July 5, 2012
Page 128 Book 5: The War Diaries
Playtime is over.
With the best evil villains, there’s always some degree of “Seriously? You think you can take me on? Alright, give it your best shot, this I actually have to see”.
It was once said by, I believe, comedian Paul Saunders that the best evil laugh as you enter the room isn’t some grand, echoing, cackle or somesuch, as though every villain hidden away in a dark castle has just heard a fantastic joke right before you barge in, but a quiet and understated “heh”.
There’s the guys that will burst out laughing at the mere notion of you being competition (virtually every pirate captain), the guys that relish the notion of beating you into oblivion (virtually every evil scientist or vampire lord), and then there’s the guys that know exactly the level of threat you present (much shorter list, Ozymandias is the first name to mind). The latter are the ones that, under no uncertain terms, you do not ever mess with, because if they allow you to enter combat with them, you will experience pain of an untold, perhaps biblical, volume.
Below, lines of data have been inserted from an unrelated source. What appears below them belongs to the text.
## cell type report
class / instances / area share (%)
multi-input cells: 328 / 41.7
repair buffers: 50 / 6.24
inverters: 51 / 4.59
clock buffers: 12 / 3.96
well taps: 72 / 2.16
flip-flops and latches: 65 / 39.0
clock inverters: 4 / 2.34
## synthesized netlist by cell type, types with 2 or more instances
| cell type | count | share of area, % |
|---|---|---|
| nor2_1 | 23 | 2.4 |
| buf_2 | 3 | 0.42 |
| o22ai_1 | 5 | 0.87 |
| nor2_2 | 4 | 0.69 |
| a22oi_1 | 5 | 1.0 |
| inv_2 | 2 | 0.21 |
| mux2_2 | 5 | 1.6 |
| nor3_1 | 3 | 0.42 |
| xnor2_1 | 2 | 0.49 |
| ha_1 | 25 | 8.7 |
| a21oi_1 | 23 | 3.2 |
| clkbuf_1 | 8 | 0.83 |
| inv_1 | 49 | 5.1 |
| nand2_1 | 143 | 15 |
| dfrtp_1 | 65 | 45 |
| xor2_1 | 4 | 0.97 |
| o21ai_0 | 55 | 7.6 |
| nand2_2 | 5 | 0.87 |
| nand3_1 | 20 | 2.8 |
--- src/rtl/alu_addsub.sv ---
module alu_addsub
  import dp_alu_pkg::*;
#(
  parameter int W = 32
) (
  input  alu_op_e        op,
  input  logic [W-1:0]   a,
  input  logic [W-1:0]   b,
  input  logic           c_flag,
  output logic [W-1:0]   sum,
  output logic           cout,
  output logic           ovf
);

  localparam int MSB = W - 1;

  function automatic logic [W:0] full_add(logic [W-1:0] x, logic [W-1:0] y, logic ci);
    return {1'b0, x} + {1'b0, y} + {{W{1'b0}}, ci};
  endfunction

  function automatic logic sign_ovf(logic xs, logic ys, logic rs);
    return (xs == ys) && (rs != xs);
  endfunction

  logic [W-1:0] x_in, y_raw, y_in;
  logic         ci;
  logic [W:0]   wide;

  always_comb begin
    x_in  = op_swaps(op) ? b : a;
    y_raw = op_swaps(op) ? a : b;
    y_in  = op_inverts(op) ? ~y_raw : y_raw;
    ci    = op_carry_in(op, c_flag);
    wide  = full_add(x_in, y_in, ci);
    sum   = wide[W-1:0];
    cout  = wide[W];
    ovf   = sign_ovf(x_in[MSB], y_in[MSB], wide[MSB]);
  end

endmodule

--- src/rtl/alu_logic.sv ---
module alu_logic
  import dp_alu_pkg::*;
#(
  parameter int W = 32
) (
  input  alu_op_e      op,
  input  logic [W-1:0] a,
  input  logic [W-1:0] b,
  output logic [W-1:0] res
);

  always_comb begin
    case (op)
      OP_AND, OP_TST: res = a & b;
      OP_EOR, OP_TEQ: res = a ^ b;
      OP_ORR:         res = a | b;
      OP_MOV:         res = b;
      OP_BIC:         res = a & ~b;
      OP_MVN:         res = ~b;
      default:        res = '0;
    endcase
  end

endmodule

--- src/rtl/alu_flagunit.sv ---
module alu_flagunit
  import dp_alu_pkg::*;
#(
  parameter int W = 32
) (
  input  logic         upd,
  input  logic         arith,
  input  logic [W-1:0] res,
  input  logic         add_cout,
  input  logic         add_ovf,
  input  logic         shift_carry,
  input  alu_flags_t   f_in,
  output alu_flags_t   f_out
);

  always_comb begin
    f_out = f_in;
    if (upd) begin
      f_out.n = res[W-1];
      f_out.z = (res == '0);
      f_out.c = arith ? add_cout : shift_carry;
      f_out.v = arith ? add_ovf : f_in.v;
    end
  end

endmodule

--- src/rtl/dp_alu.sv ---
module dp_alu
  import dp_alu_pkg::*;
#(
  parameter int W = 32
) (
  input  logic [3:0]   op_code,
  input  logic [W-1:0] opnd_a,
  input  logic [W-1:0] opnd_b,
  input  logic [3:0]   flags_in,
  input  logic         set_flags,
  input  logic         shift_carry,
  output logic [W-1:0] result,
  output logic         wr_en,
  output logic [3:0]   flags_out
);

  alu_op_e      op;
  alu_flags_t   f_in, f_out;
  logic         cmp_sel;
  logic         arith_sel;
  logic         upd_flags;
  logic [W-1:0] add_sum, logic_res;
  logic         add_cout, add_ovf;

  assign op        = alu_op_e'(op_code);
  assign f_in      = alu_flags_t'(flags_in);
  assign cmp_sel   = op_is_compare(op);
  assign arith_sel = op_is_arith(op);
  assign upd_flags = set_flags | cmp_sel;

  alu_addsub #(.W(W)) u_addsub (
    .op(op), .a(opnd_a), .b(opnd_b), .c_flag(f_in.c),
    .sum(add_sum), .cout(add_cout), .ovf(add_ovf)
  );

  alu_logic #(.W(W)) u_logic (
    .op(op), .a(opnd_a), .b(opnd_b), .res(logic_res)
  );

  assign result = arith_sel ? add_sum : logic_res;
  assign wr_en  = ~cmp_sel;

  alu_flagunit #(.W(W)) u_flags (
    .upd(upd_flags), .arith(arith_sel), .res(result),
    .add_cout(add_cout), .add_ovf(add_ovf), .shift_carry(shift_carry),
    .f_in(f_in), .f_out(f_out)
  );

  assign flags_out = f_out;

endmodule

--- config.mk ---
export PLATFORM = sky130hd
export DESIGN_NAME = dp_alu
export DESIGN_NICKNAME = d
export VERILOG_FILES = /design/src/rtl/dp_alu_pkg.sv /design/src/rtl/alu_addsub.sv /design/src/rtl/alu_logic.sv /design/src/rtl/alu_flagunit.sv /design/src/rtl/dp_alu.sv
export SDC_FILE = /design/constraint.sdc
export NUM_CORES = 1
export LEC_CHECK = 0
export BUFFER_PORTS_ARGS = -buffer_cell sky130_fd_sc_hd__buf_2
export CORE_UTILIZATION = 54
export DETAILED_ROUTE_END_ITERATION = 6
export PLACE_DENSITY = 0.81
export SLEW_MARGIN = 0
export SYNTH_ARGS = -nofsm -noshare
export SYNTH_HDL_FRONTEND = slang
export SYNTH_HIERARCHICAL = 1
export SYNTH_SLANG_ARGS = --single-unit
--- constraint.sdc ---
create_clock -name vclk -period 4.9
set_input_delay 0.49 -clock vclk [all_inputs]
set_output_delay 0.49 -clock vclk [all_outputs]
set_load 0.01 [all_outputs]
Of course, there’s often a case of villains underestimating the heroes and getting beaten down for it, but a truly powerful villain is fully aware he could nuke the heroes from orbit and decides to just let them have their fun for a little bit. Such a villain doesn’t really go to town on the heroes until they actually become a noticeable nuisance or start to draw blood, which is more or less where Sildyu is at now with the electrified cat-scratchings and stab through the kidney she’s just received. Those wounds aren’t even close to enough to bring her down, but they are enough to turn the ignition on the war machine that single-handedly committed genocide on a particular species of dragon.